Retratos de Will, Ann Beattie, p. 120
No puede haber prueba más
determinante de la cordura de una persona que haber sido capaz de sobrevivir a
la infancia. Aunque los adultos la idealizan y la presentan como una época de
libertad, la infancia es, en realidad, el momento en que con mayor insistencia
se obliga al niño a reprimir sus deseos. Distinguidos por los poetas como
personas de enorme sabiduría, los niños, en realidad, suelen verse amordazados.

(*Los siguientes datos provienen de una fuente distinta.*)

This design comes from an exercise in tuning for small area, a short achievable clock period and few clock cycles on the open sky130 flow, not from production work.
In this exercise RTL edits were held to simulation tests only and were not proved equivalent to the original.
Power is estimated from default activity; no workload was simulated.

### flow/design.v
module kiri_tx_encoder (
    input  wire       clk,
    input  wire       rst,           
    input  wire       start,
    output wire       start_ready,
    input  wire [7:0] dst,
    input  wire [7:0] src,
    input  wire [8:0] len,           
    input  wire       in_valid,
    output wire       in_ready,
    input  wire [7:0] in_data,
    output wire       out_valid,
    input  wire       out_ready,
    output wire [7:0] out_data
);
    localparam [2:0] S_IDLE  = 3'd0,
                     S_LOAD  = 3'd1,
                     S_SCAN  = 3'd2,
                     S_CODE  = 3'd3,
                     S_DATA  = 3'd4,
                     S_DELIM = 3'd5;
    function [15:0] crc16_byte;
        input [15:0] crc_in;
        input [7:0]  b;
        reg   [15:0] c;
        integer      i;
        begin
            c = crc_in ^ {b, 8'h00};
            for (i = 0; i < 8; i = i + 1)
                c = c[15] ? ((c << 1) ^ 16'h1021) : (c << 1);
            crc16_byte = c;
        end
    endfunction
    reg [2:0]  state;
    reg [7:0]  dst_r;
    reg [7:0]  src_r;
    reg [8:0]  len_r;
    reg [15:0] crc;
    reg [8:0]  wr_ptr;       
    reg [9:0]  blk_start;    
    reg [7:0]  blk_len;      
    reg [7:0]  data_cnt;     
    reg [7:0]  payload [0:255];
    wire [9:0] raw_len = {1'b0, len_r} + 10'd4;
    function [7:0] raw_byte;
        input [9:0] idx;
        reg   [9:0] pidx;
        begin
            pidx = idx - 10'd2;
            if (idx == 10'd0)
                raw_byte = dst_r;
            else if (idx == 10'd1)
                raw_byte = src_r;
            else if (idx < {1'b0, len_r} + 10'd2)
                raw_byte = payload[pidx[7:0]];
            else if (idx == {1'b0, len_r} + 10'd2)
                raw_byte = crc[15:8];
            else
                raw_byte = crc[7:0];
        end
    endfunction
    wire [9:0] scan_idx  = blk_start + {2'b00, blk_len};
    wire       scan_end  = (scan_idx == raw_len);
    wire       scan_stop = scan_end || (blk_len == 8'd254) || (raw_byte(scan_idx) == 8'h00);
    wire [9:0] data_idx  = blk_start + {2'b00, data_cnt};
    wire       blk_full  = (blk_len == 8'd254);
    wire       blk_last  = !blk_full && scan_end;
    assign start_ready = (state == S_IDLE);
    assign in_ready    = (state == S_LOAD);
    assign out_valid   = (state == S_CODE) || (state == S_DATA) || (state == S_DELIM);
    assign out_data    = (state == S_CODE)  ? (blk_full ? 8'hFF : blk_len + 8'd1) :
                         (state == S_DATA)  ? raw_byte(data_idx) :
                         8'h00;
    always @(posedge clk) begin
        if (state == S_LOAD && in_valid)
            payload[wr_ptr[7:0]] <= in_data;
    end
    always @(posedge clk) begin
        if (rst) begin
            state     <= S_IDLE;
            dst_r     <= 8'h00;
            src_r     <= 8'h00;
            len_r     <= 9'd0;
            crc       <= 16'hFFFF;
            wr_ptr    <= 9'd0;
            blk_start <= 10'd0;
            blk_len   <= 8'd0;
            data_cnt  <= 8'd0;
        end else begin
            case (state)
                S_IDLE: begin
                    if (start) begin
                        dst_r     <= dst;
                        src_r     <= src;
                        len_r     <= len;
                        crc       <= crc16_byte(crc16_byte(16'hFFFF, dst), src);
                        wr_ptr    <= 9'd0;
                        blk_start <= 10'd0;
                        blk_len   <= 8'd0;
                        state     <= (len == 9'd0) ? S_SCAN : S_LOAD;
                    end
                end
                S_LOAD: begin
                    if (in_valid) begin
                        crc    <= crc16_byte(crc, in_data);
                        wr_ptr <= wr_ptr + 9'd1;
                        if (wr_ptr + 9'd1 == len_r)
                            state <= S_SCAN;
                    end
                end
                S_SCAN: begin
                    if (scan_stop)
                        state <= S_CODE;
                    else
                        blk_len <= blk_len + 8'd1;
                end
                S_CODE: begin
                    if (out_ready) begin
                        data_cnt <= 8'd0;
                        if (blk_len != 8'd0)
                            state <= S_DATA;
                        else if (blk_last)
                            state <= S_DELIM;
                        else begin
                            blk_start <= blk_start + 10'd1;
                            state     <= S_SCAN;
                        end
                    end
                end
                S_DATA: begin
                    if (out_ready) begin
                        data_cnt <= data_cnt + 8'd1;
                        if (data_cnt + 8'd1 == blk_len) begin
                            if (blk_full) begin
                                blk_start <= blk_start + 10'd254;
                                blk_len   <= 8'd0;
                                state     <= S_SCAN;
                            end else if (blk_last) begin
                                state <= S_DELIM;
                            end else begin
                                blk_start <= blk_start + {2'b00, blk_len} + 10'd1;
                                blk_len   <= 8'd0;
                                state     <= S_SCAN;
                            end
                        end
                    end
                end
                S_DELIM: begin
                    if (out_ready)
                        state <= S_IDLE;
                end
                default: state <= S_IDLE;
            endcase
        end
    end
endmodule
### flow/run.sh
#!/bin/bash
# synth_recipe.tcl (not shown) runs the flow's synth.tcl, then flattens the netlist and writes it again
# the make line also repeats each setting of config.mk as NAME=value (left out here)
make -C /OpenROAD-flow-scripts/flow DESIGN_CONFIG=/design/flow/config.mk WORK_HOME=/design/flow/orfs CLKGATE_MAP_FILE= SYNTH_SCRIPT=/design/flow/synth_recipe.tcl finish
### flow/config.mk
export PLATFORM = sky130hd
export DESIGN_NAME = kiri_tx_encoder
export DESIGN_NICKNAME = kiri_tx_encoder
export VERILOG_FILES = /design/flow/design.v
export SDC_FILE = /design/flow/constraint.sdc
export NUM_CORES = 4
export LEC_CHECK = 0
export CAP_MARGIN = 20
export CORE_MARGIN = 2
export CORE_UTILIZATION = 40
export PLACE_DENSITY = 0.6
export SLEW_MARGIN = 20
### flow/constraint.sdc
create_clock -name core_clock -period 12.0 [get_ports {clk}]
set_input_delay 2.4000 -clock core_clock [delete_from_list [all_inputs] [get_ports {clk}]]
set_output_delay 2.4000 -clock core_clock [all_outputs]
set_load 0.01 [all_outputs]
==> results.txt <==
kinds of logic (layout without fill, tap and decap cells):
| family | after synthesis | count (layout) | synth area share |
|---|---|---|---|
| flops | 2127 | 2127 | 0.631 |
| simple gates | 1437 | 1437 | 0.0654 |
| mux | 1008 | 1008 | 0.209 |
| compound gates | 800 | 800 | 0.0541 |
| buf+inv | 481 | 638 | 0.0203 |
| xor+xnor | 143 | 143 | 0.0132 |
| fa+ha+maj | 57 | 57 | 0.00728 |
| other cells | 0 | 11 | 0 |
path summary, 6_finish.rpt:
path	start	to	slack [ns]
hold reg to reg	dst_r[6]	dst_r[6]	0.48
hold / removal	dst_r[6]	dst_r[6]	0.48
setup / recovery	blk_start[0]	out_data[7]	1.74
setup reg to reg	blk_len[0]	blk_len[4]	3.91
state kept, by name, summed over array words and instances, names as in the netlist:
name,flops
blk_len,8
blk_start,10
crc,16
data_cnt,8
dst_r,8
len_r,9
payload,2048
src_r,8
state,3
wr_ptr,9
cell type report:
| class | instances | area [µm²] | share of cell area |
|---|---|---|---|
| tap | 3330 | 4170 | 0.0373 |
| clock buffer | 261 | 5810 | 0.0520 |
| antenna | 11 | 27.5 | 0.000246 |
| sequential | 2127 | 63100 | 0.565 |
| timing repair buffer | 181 | 1730 | 0.0155 |
| inverter | 43 | 164 | 0.00147 |
| multi-input combinational | 3445 | 35200 | 0.315 |
| clock inverter | 153 | 1520 | 0.0136 |
power groups by stage:
stage / clock [mW] / combinational [mW] / sequential (mW)
6_report: 6.99 / 10.7 / 8.28
3_3_place_gp: 0 / 10.5 / 8.44
4_1_cts: 7.04 / 10.5 / 8.28
5_1_grt: 7.34 / 11.0 / 8.29
3_5_place_dp: 0 / 10.5 / 8.44
2_1_floorplan: 0 / 6.16 / 8.39
cell usage in the layout, fill, tap and decap left out, types with 31 or more instances in the layout:
master	instances
clkbuf_16	227
inv_1	38
xor2_1	37
buf_4	114
a21oi_1	272
nand2_1	241
clkbuf_1	34
clkinv_2	46
nor2_1	565
o21ai_0	77
mux2i_1	121
nor3_1	296
a211oi_1	147
or3_1	67
o311ai_0	54
dfxtp_1	79
ha_1	51
nor4_1	46
edfxtp_1	2048
clkinv_1	42
xnor2_1	94
o211ai_1	31
clkdlybuf4s50_1	39
mux4_2	863
nand3_1	66
worst max-delay path: cells and delay by family (launching register included):
family                   cells  cell delay (ns)
AO/OA/AOI/OAI                5             2.39
XOR/XNOR                     1             0.25
adder cells (fa/ha/maj)      3             1.60
buffers and inverters        3             1.39
flip-flops                   1             0.43
multiplexers                 1             0.34
AND/OR/NAND/NOR              2             0.45
metrics by stage:
stage / power (mW) / hold slack [ns]
floorplan: 14.6 / 0.442
global placement: 18.9 / 0.465
detailed placement: 18.9 / 0.466
CTS: 25.8 / 0.478
global route: 26.6 / 0.508
finish: 26.0 / 0.481
metal layers:
| layer | share of wire | vias to the layer above | GRT usage |
|---|---|---|---|
| li1 | - | 24900 | - |
| met1 | 0.39 | 32300 | 0.335 |
| met2 | 0.46 | 3900 | 0.377 |
| met3 | 0.11 | 651 | 0.0618 |
| met4 | 0.045 | 6 | 0.105 |
| met5 | 0.00011 | - | 0 |
==> flow_metrics.py <==
metrics = {
    "status": {
        "status": "no timing/DRC/antenna violations",
    },
    "setup_path": {
        "worstSetupEndpointType": "output port",
        "cp_slowest_cell": "fa_4",
        "cp_max_fo": 30,
        "reg2regPathDepth": 19,
        "path_cells": "ha_4 -> fa_4 -> inv_1 -> ha_4 -> xor2_4 -> buf_4 -> mux4_2 -> nor2b_1 -> a211oi_1 -> a211oi_1 -> a21oi_1 -> a221oi_1 -> nor3_1 -> o31ai_1 -> clkdlybuf4s50_1",
        "path_class": "flip-flop to output port",
        "cpPeakStageDelay_ns": 1.14,
        "cp.arrival_ns": 7.86,
        "cp.required_ns": 9.60,
        "startpoint_type": "flip-flop",
    },
    "clock_network": {
        "cts_root_buffer": "clkbuf_16",
        "clkLatencyLatePin_ns": 0.90,
        "htree_levels": 4,
        "cts_hold_buf": 0,
        "numClockSinks": 2127,
        "ctsResizeCount": 0,
        "cts_tree": "yes",
        "cts_made_buffers": 221,
        "post_cts_buffers": 0,
        "clock_path_buffers": 3,
        "clk_pin_slew_ns": 0.07,
    },
    "routing": {
        "drt_iter0_drc": 9358,
        "drc": 0,
        "routedWlPerCell_um": 33.5,
        "postRouteAntennaNets": 0,
        "first_pass_iters": 6,
        "vias_per_cell": 6.47,
        "wl_um": 320000,
        "vias": 61800,
    },
    "placed_design": {
        "placed_cells": 9123,
        "place_area_um2": 104000,
        "dp_hpwl_um": 201000,
        "io_buffers": 48,
        "gp_congestion": 0.893,
        "post-place-ws_ns": 2.90,
    },
    "logic_synthesis": {
        "syn-num-nets": 6148,
        "syn_area_um2": 100000,
        "syn_inst": 6053,
        "ys_seq_elements": 2127,
        "yosysMostFrequentCell": "edfxtp_1",
        "synth_top_cell_by_area": "edfxtp_1",
        "synth_edf_count": 2048,
        "ys_seq_area_frac": 0.631,
        "synth_top_area_frac": 0.615,
        "synth_warnings": 1,
        "synth_commonest_cells": "2048 x edfxtp_1, 863 x mux4_2, 572 x nor2_1",
        "yosys-top-cells-area": "edfxtp_1 61%, mux4_2 19%, nor2_1 2.1%",
        "ys.flop_type": "edfxtp_1",
        "async_flop_share": 0,
        "synth_cell_type_count": 94,
        "syn_area_per_cell_um2": 16.5,
    },
    "layout": {
        "fin_util": 0.449,
        "final_cells": 9551,
        "fillers": 21400,
        "area_delta_synth_final_pct": 11.7,
        "final_area_um2": 112000,
        "drive_above_1_share": 0.235,
        "num-nets-final": 6114,
    },
    "die": {
        "core_area_um2": 249000,
        "die-area_um2": 254000,
        "die_height_um": 504,
        "ioPinCount": 49,
        "initial_core_util": 0.402,
        "fp-row-count": 183,
        "dieWidth_um": 504,
    },
    "power": {
        "switchingPower_mw": 10.1,
        "pwr-share-clk": 0.269,
        "p_comb_frac": 0.413,
        "switching_share": 0.389,
        "cellPowerDensity_nw_per_um2": 233,
        "p_seq_frac": 0.318,
        "vdd_drop_max_uv": 353,
        "leakagePower_nw": 33.3,
        "p_int_mw": 15.9,
    },
    "min_path": {
        "hp-class": "flip-flop to flip-flop",
        "whs_path_depth": 2,
    },
    "grt": {
        "grt_pass1_wl_um": 452000,
        "grt_pass1_vias": 60500,
        "overflow": 0,
        "antenna_found_initial": 22,
        "grtUsageTotal": 0.246,
        "grt_max_degree": 169,
    },
    "sta": {
        "worstMarginPinSlew_ns": 1.22,
        "rsz0062_at_grt": "no",
        "clock.fmax_mhz": 97.4,
        "setup_tns_ns": 0,
        "final-max-slew-violation-count": 0,
        "hold_viol_final": 0,
        "relSlewSlack": 0.177,
        "min_period_ns": 10.26,
        "clock_skew_ns": 0.0719,
        "setup_violations": 0,
        "setup_slack_ns": 1.74,
        "fin_crit_sh": 0.855,
    },
    "job": {
        "max-cap-violations": 0,
    },
}
Testbench counts, summed over its fixed seeds: cycles 67,635.

separate check: timing with driven ports:
How much do the figures lean on ideal ports? The routed layout below was timed once more, with nothing changed but the port constraints. Step 1 assumes that a clkbuf_16 drives the clock port and a buf_2 every other input. Step 2 times the ports against the registers' clock, not the clock port: input delays grow and output delays shrink by t, the midpoint of the rising clock arrivals with the driver on. Slacks: no drivers / after step 1 / after step 2; pairs: no drivers / after step 1.
shift t [ns]: 0.964
setup slack, ns: 1.735 / 1.639 / 2.603
clock arrival spread, ns: 0.074 / 0.074
worst data-port slew with drivers (ns): 0.07
pins driven straight from the clock port: 1
After both steps setup and hold are still met in this run. The setup slack of this run moves by -0.096 ns with the drivers and by +0.868 ns with both steps.
Background: an optimization exercise with open tools, aiming at small area. Do not read the settings as production practice.
Function was checked by simulation only, so behaviour that the tests miss may differ from the original.

==> v38: inputs <==
## kbd_scan_react
module kbd_scan_react (
    input  wire        clk,
    input  wire        rst,
    input  wire        cmd_valid,
    input  wire [7:0]  cmd,
    output wire        cmd_ready,
    output wire [7:0]  row_n,
    input  wire [7:0]  col_n,
    input  wire [31:0] rnd_data,
    output wire        rnd_take,
    output wire [17:0] ev,
    output wire        led_valid,
    output wire [23:0] led_data,
    output wire        draw_valid,
    output wire [1:0]  draw_sprite,
    output wire [2:0]  fault
);
    localparam [3:0] S_IDLE = 4'd0,  S_INIT = 4'd1,  S_SCAN = 4'd2,  S_DB   = 4'd3,
                     S_EP   = 4'd4,  S_LKM  = 4'd5,  S_KS   = 4'd6,  S_LT   = 4'd7,
                     S_LU   = 4'd8,  S_L0   = 4'd9,  S_L1   = 4'd10, S_LF   = 4'd11,
                     S_LM   = 4'd12, S_DT   = 4'd13;
    reg [3:0]  st;
    reg        run;       
    reg        h;         
    reg        t;         
    reg [5:0]  p;         
    reg        q_hi;      
    reg [2:0]  q_lo;
    reg [1:0]  mode;
    reg        c_hi;      
    reg [2:0]  c_lo;
    reg        seeded;
    reg        scanned;   
    reg        fresh;     
    reg [1:0]  dmode;     
    reg        sd;        
    reg [7:0]  ph;        
    reg        lz;
    reg [1:0]  sprite;
    reg        dz;
    reg        dv;
    reg        ev_v, ev_k;
    reg [2:0]  ev_r, ev_c;
    reg [1:0]  flt;       
    reg [63:0]  r_b, r_c0, r_c1, r_c2, r_c3;
    reg [71:0]  lr;
    reg [31:0]  dr;
    reg [7:0]   lc;
    wire halted  = |flt;
    wire p_last  = (p == 6'd63);
    wire p_half  = (p[4:0] == 5'd31);
    wire q_last  = q_hi && (q_lo == 3'd5);
    wire accept  = cmd_valid && (st == S_IDLE) && p_last;
    wire       hb = r_b[0];
    wire [3:0] hc = {r_c3[0], r_c2[0], r_c1[0], r_c0[0]};
    wire       evk = (hc == 4'd15);
    wire       sel_rot = (p[3] == h);
    wire       hs = scanned & ~col_n[p[2:0]];    
    wire       db_on = h && (p[3] == t);         
    reg        nb;
    reg [3:0]  nc;
    reg        pop_now;
    always @* begin
        nb = hb; nc = hc;
        pop_now = 1'b0;
        case (st)
        S_INIT: begin nb = 1'b0; nc = 4'd0; end
        S_DB:   if (db_on) begin
                    if (hs == hb) nc = 4'd0;
                    else if (hc == 4'd14) begin nb = hs; nc = 4'd15; end
  ...
clock: 14.0 ns
lec_check: 0
cap_margin: 20
core_margin: 2
core_utilization: 60
place_density: 0.75
slew_margin: 20
standard.sh (not shown) runs the stock make flow with config.mk's settings and CLKGATE_MAP_FILE= SYNTH_SCRIPT=/design/flow/synth_recipe.tcl, a recipe that flattens the netlist after the stock synthesis.
==> flow/flow/run.sh <==
#!/bin/bash
# Layout flow: the standard synthesis, then an area-oriented re-mapping of
# its combinational logic with ABC (eight random seeds of &deepsyn, the
# smallest result kept; flip-flops untouched; the result is proven equivalent
# to the standard netlist with Yosys, and the standard netlist is used if
# anything fails), then the standard layout steps with these changes:
# port buffers use buf_1, and clock tree synthesis uses clkbuf_8 with sink
# clusters of at most 20 flip-flops and no dummy loads.
set -euo pipefail
HERE=$(pwd)
R=$HERE/orfs/results/$FLOW_PLATFORM/kbd_scan_react/base
LIB=$FLOW_HOME/platforms/$FLOW_PLATFORM/lib/sky130_fd_sc_hd__tt_025C_1v80.lib
YOSYS=$FLOW_HOME/../tools/install/yosys/bin/yosys
[ -x "$YOSYS" ] || YOSYS=yosys
export CTS_ARGS="-sink_clustering_enable -repair_clock_nets -dont_use_dummy_load -buf_list sky130_fd_sc_hd__clkbuf_8 -sink_clustering_size 20 -sink_clustering_max_diameter 60"
export BUFFER_PORTS_ARGS="-buffer_cell sky130_fd_sc_hd__buf_1"

bash standard.sh synth > standard_synth.log 2>&1
cp "$R/1_2_yosys.v" "$HERE/std_1_2_yosys.v"

DU=$(sed -n '/^export DONT_USE_CELLS/,/^#/p' "$FLOW_HOME/platforms/$FLOW_PLATFORM/config.mk" \
     | grep -o 'sky130_fd_sc_hd__[a-z0-9_]*' | sed 's/^/-dont_use /' | tr '\n' ' ')
best=""; best_area=""
for S in 0 1 2 3 4 5 6 7; do
  sed -e "s#@SEED@#$S#" flow/area.abc > "area$S.abc"
  sed -e "s#@LIB@#$LIB#g" -e "s#@IN@#$HERE/std_1_2_yosys.v#" -e "s#@OUT@#$HERE/resynth$S.v#" \
      -e "s#@ABC@#$HERE/area$S.abc#" -e "s#@TOP@#$FLOW_TOP#g" -e "s#@DONTUSE@#$DU#" \
      -e "s#@STAT@#$HERE/resynth_stat$S.txt#" flow/resynth.ys > "resynth$S.ys"
  "$YOSYS" -q -l "resynth$S.log" "resynth$S.ys" > /dev/null 2>&1 &
done
wait || true
for S in 0 1 2 3 4 5 6 7; do
  a=$(grep -o "Chip area for module .*: [0-9.]*" "resynth_stat$S.txt" 2>/dev/null | awk '{print $NF}' || true)
  [ -n "$a" ] || continue
  if [ -z "$best" ] || awk "BEGIN{exit !($a < $best_area)}"; then best=$S; best_area=$a; fi
done
echo "seed areas:" $(grep -ho "Chip area for module .*: [0-9.]*" resynth_stat*.txt | awk '{print $NF}') "kept seed $best" > resynth_choice.txt

ok=0
if [ -n "$best" ]; then
  cp "resynth$best.v" resynth.v
  sed -e "s#@LIB@#$LIB#g" -e "s#@GOLD@#$HERE/std_1_2_yosys.v#" -e "s#@GATE@#$HERE/resynth.v#" \
      -e "s#@TOP@#$FLOW_TOP#g" flow/equiv.ys > equiv.ys
  sed -e "s#@LIB@#$LIB#g" -e "s#@GATE@#$HERE/resynth.v#" -e "s#@TOP@#$FLOW_TOP#g" flow/check.ys > check.ys
  if "$YOSYS" -q -l check.log check.ys > /dev/null 2>&1 && \
     "$YOSYS" -q -l equiv.log equiv.ys > /dev/null 2>&1; then ok=1; fi
fi
if [ $ok = 1 ]; then
  cp "$HERE/resynth.v" "$R/1_2_yosys.v"
  rm -f "$R/1_synth.odb" "$R/1_synth.sdc"
  echo "using the re-mapped netlist" > netlist_choice.txt
else
  echo "re-mapping failed; using the standard netlist" > netlist_choice.txt
fi

bash standard.sh > standard.log 2>&1
==> flow/flow/area.abc <==
strash
&get -n
&deepsyn -J 100 -T 1200 -S @SEED@
&put
dch -f
amap
strash
dch -f
amap
topo
Other scripts of this flow, unchanged in this note and not shown: flow/flow/check.ys, flow/flow/equiv.ys, flow/flow/resynth.ys
==> inputs of v1, as changes to v38 <==
--- a/flow/design.v
+++ b/flow/design.v
@@ -211,11 +211,11 @@
                 st <= S_IDLE;
         end
     endtask
     always @(posedge clk) begin
         if (rst) begin
-            st <= S_INIT;
+            st <= S_INIT; run <= 1'b0; h <= 1'b0; t <= 1'b0;
             p <= 6'd0; q_hi <= 1'b0; q_lo <= 3'd0;
             mode <= 2'd0; c_hi <= 1'b0; c_lo <= 3'd0; lz <= 1'b1;
             seeded <= 1'b0; scanned <= 1'b0; fresh <= 1'b1; dmode <= 2'd0; sd <= 1'b0; ph <= 8'd0;
             sprite <= 2'd0; dz <= 1'b1; dv <= 1'b0;
             ev_v <= 1'b0; ev_k <= 1'b0; ev_r <= 3'd0; ev_c <= 3'd0; flt <= 2'd0;
==> flow/flow/run.sh (replaced) <==
#!/bin/bash
# Layout flow: the standard synthesis, then an area-oriented re-mapping of
# its combinational logic (flip-flops untouched, equivalence proven with Yosys;
# the standard netlist is used if anything fails), then the standard layout
# steps with these changes: port buffers use buf_1, and clock tree synthesis
# uses clkbuf_8 with smaller sink clusters and no dummy loads.
set -euo pipefail
HERE=$(pwd)
R=$HERE/orfs/results/$FLOW_PLATFORM/kbd_scan_react/base
LIB=$FLOW_HOME/platforms/$FLOW_PLATFORM/lib/sky130_fd_sc_hd__tt_025C_1v80.lib
YOSYS=$FLOW_HOME/../tools/install/yosys/bin/yosys
[ -x "$YOSYS" ] || YOSYS=yosys
export CTS_ARGS="-sink_clustering_enable -repair_clock_nets -dont_use_dummy_load -buf_list sky130_fd_sc_hd__clkbuf_8 -sink_clustering_size 20 -sink_clustering_max_diameter 50"
export BUFFER_PORTS_ARGS="-buffer_cell sky130_fd_sc_hd__buf_1"

bash standard.sh synth > standard_synth.log 2>&1
cp "$R/1_2_yosys.v" "$HERE/std_1_2_yosys.v"

DU=$(sed -n '/^export DONT_USE_CELLS/,/^#/p' "$FLOW_HOME/platforms/$FLOW_PLATFORM/config.mk" \
     | grep -o 'sky130_fd_sc_hd__[a-z0-9_]*' | sed 's/^/-dont_use /' | tr '\n' ' ')
sed -e "s#@LIB@#$LIB#g" -e "s#@IN@#$HERE/std_1_2_yosys.v#" -e "s#@OUT@#$HERE/resynth.v#" \
    -e "s#@ABC@#$HERE/flow/area.abc#" -e "s#@TOP@#$FLOW_TOP#g" -e "s#@DONTUSE@#$DU#" \
    -e "s#@STAT@#$HERE/resynth_stat.txt#" flow/resynth.ys > resynth.ys
sed -e "s#@LIB@#$LIB#g" -e "s#@GOLD@#$HERE/std_1_2_yosys.v#" -e "s#@GATE@#$HERE/resynth.v#" \
    -e "s#@TOP@#$FLOW_TOP#g" flow/equiv.ys > equiv.ys
sed -e "s#@LIB@#$LIB#g" -e "s#@GATE@#$HERE/resynth.v#" -e "s#@TOP@#$FLOW_TOP#g" flow/check.ys > check.ys
if "$YOSYS" -q -l resynth.log resynth.ys > /dev/null 2>&1 && \
   "$YOSYS" -q -l check.log check.ys > /dev/null 2>&1 && \
   "$YOSYS" -q -l equiv.log equiv.ys > /dev/null 2>&1; then
  cp "$HERE/resynth.v" "$R/1_2_yosys.v"
  rm -f "$R/1_synth.odb" "$R/1_synth.sdc"
  echo "using the re-mapped netlist" > netlist_choice.txt
else
  echo "re-mapping failed; using the standard netlist" > netlist_choice.txt
fi

bash standard.sh > standard.log 2>&1
==> flow/flow/area.abc (replaced) <==
strash
dch -f
amap
strash
dch -f
amap
topo
==> impl_metrics.prom <==
# TYPE chip_impl_metric gauge
chip_impl_metric{name="seqAreaFraction",unit="%"} 68.0
chip_impl_info{name="outcome",value="finished clean"} 1
chip_impl_metric{name="worst-r2r-cell-count",unit=""} 23
chip_impl_metric{name="die_width",unit="um"} 153
chip_impl_metric{name="stdcell_count",unit=""} 1600
chip_impl_metric{name="grt_pass1_vias",unit=""} 7676
chip_impl_metric{name="clock_cell_area_share",unit="%"} 2.98
chip_impl_metric{name="finalClockSkew",unit="ns"} 0.0694
# the run above: v38

==> impl_metrics.prom <==
# TYPE chip_impl_metric gauge
chip_impl_metric{name="nWellTaps",unit=""} 319
chip_impl_metric{name="die_width",unit="um"} 159
chip_impl_info{name="layout_commonest_cell",value="sky130_fd_sc_hd__dfxtp_1"} 1
chip_impl_metric{name="stdcell_count",unit=""} 1856
chip_impl_metric{name="worst-r2r-cell-count",unit=""} 21
chip_impl_info{name="outcome",value="finished clean"} 1
chip_impl_metric{name="grt_pass1_vias",unit=""} 9193
chip_impl_metric{name="num-nonclk-inverters",unit=""} 119
chip_impl_metric{name="layout_sequential_cell_count",unit=""} 484
# the run above: v1

## afterwards: timing with drivers on the ports
In the flow no input, the clock included, has a driving cell. The finished layouts below were timed again as built, in two steps.
Step 1 assumes that a clkbuf_16 drives the clock port and a buf_2 every other input.
Step 2 also shifts input and output timing later by t, the mid clock arrival at the registers, as if the neighbouring blocks saw the same clock.
Slacks: no drivers / after step 1 / after step 2; pairs: no drivers / after step 1.
| run | shift t [ns] | setup WS [ns] | clock arrival spread, ns |
|---|---|---|---|
| v38 | 0.613 | 5.693 / 5.655 / 6.268 | 0.077 / 0.078 |
| v1 | 0.551 | 5.328 / 5.284 / 5.835 | 0.083 / 0.083 |
After both steps setup and hold are still met in every run listed.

Los adultos se mantienen cuerdos
descartando la especulación excesiva. Se desviven por ver continuidad cuando apenas
si ven nada. Pero esto al niño no le sale de forma natural. O está totalmente
inmerso en el momento presente, o ya está pensando en lo que vendrá luego. El
niño siempre se pregunta «¿y si?» El niño es capaz de percibir continuidad en
una muñeca, en un tren, en un yoyó. Aunque la habitación del niño parezca un
caótico campo de batalla, es probable que tenga un orden muy preciso. Qué
descorazonador resulta que, por el capricho de una madre, se derrumben pueblos
enteros y los animales del zoo terminen amontonados en la caja de los juguetes
sin que se haya tenido en cuenta cuáles son enemigos naturales.
Mientras que los niños imaginan
espontáneamente, los padres persiguen el orden de un modo compulsivo. Se marcan
límites, aunque la fatiga puede erosionar hasta la más resuelta determinación
de los padres. Puede que, a cuatro patas, el progenitor se muestre dispuesto a
colaborar en la reconstrucción del pueblo.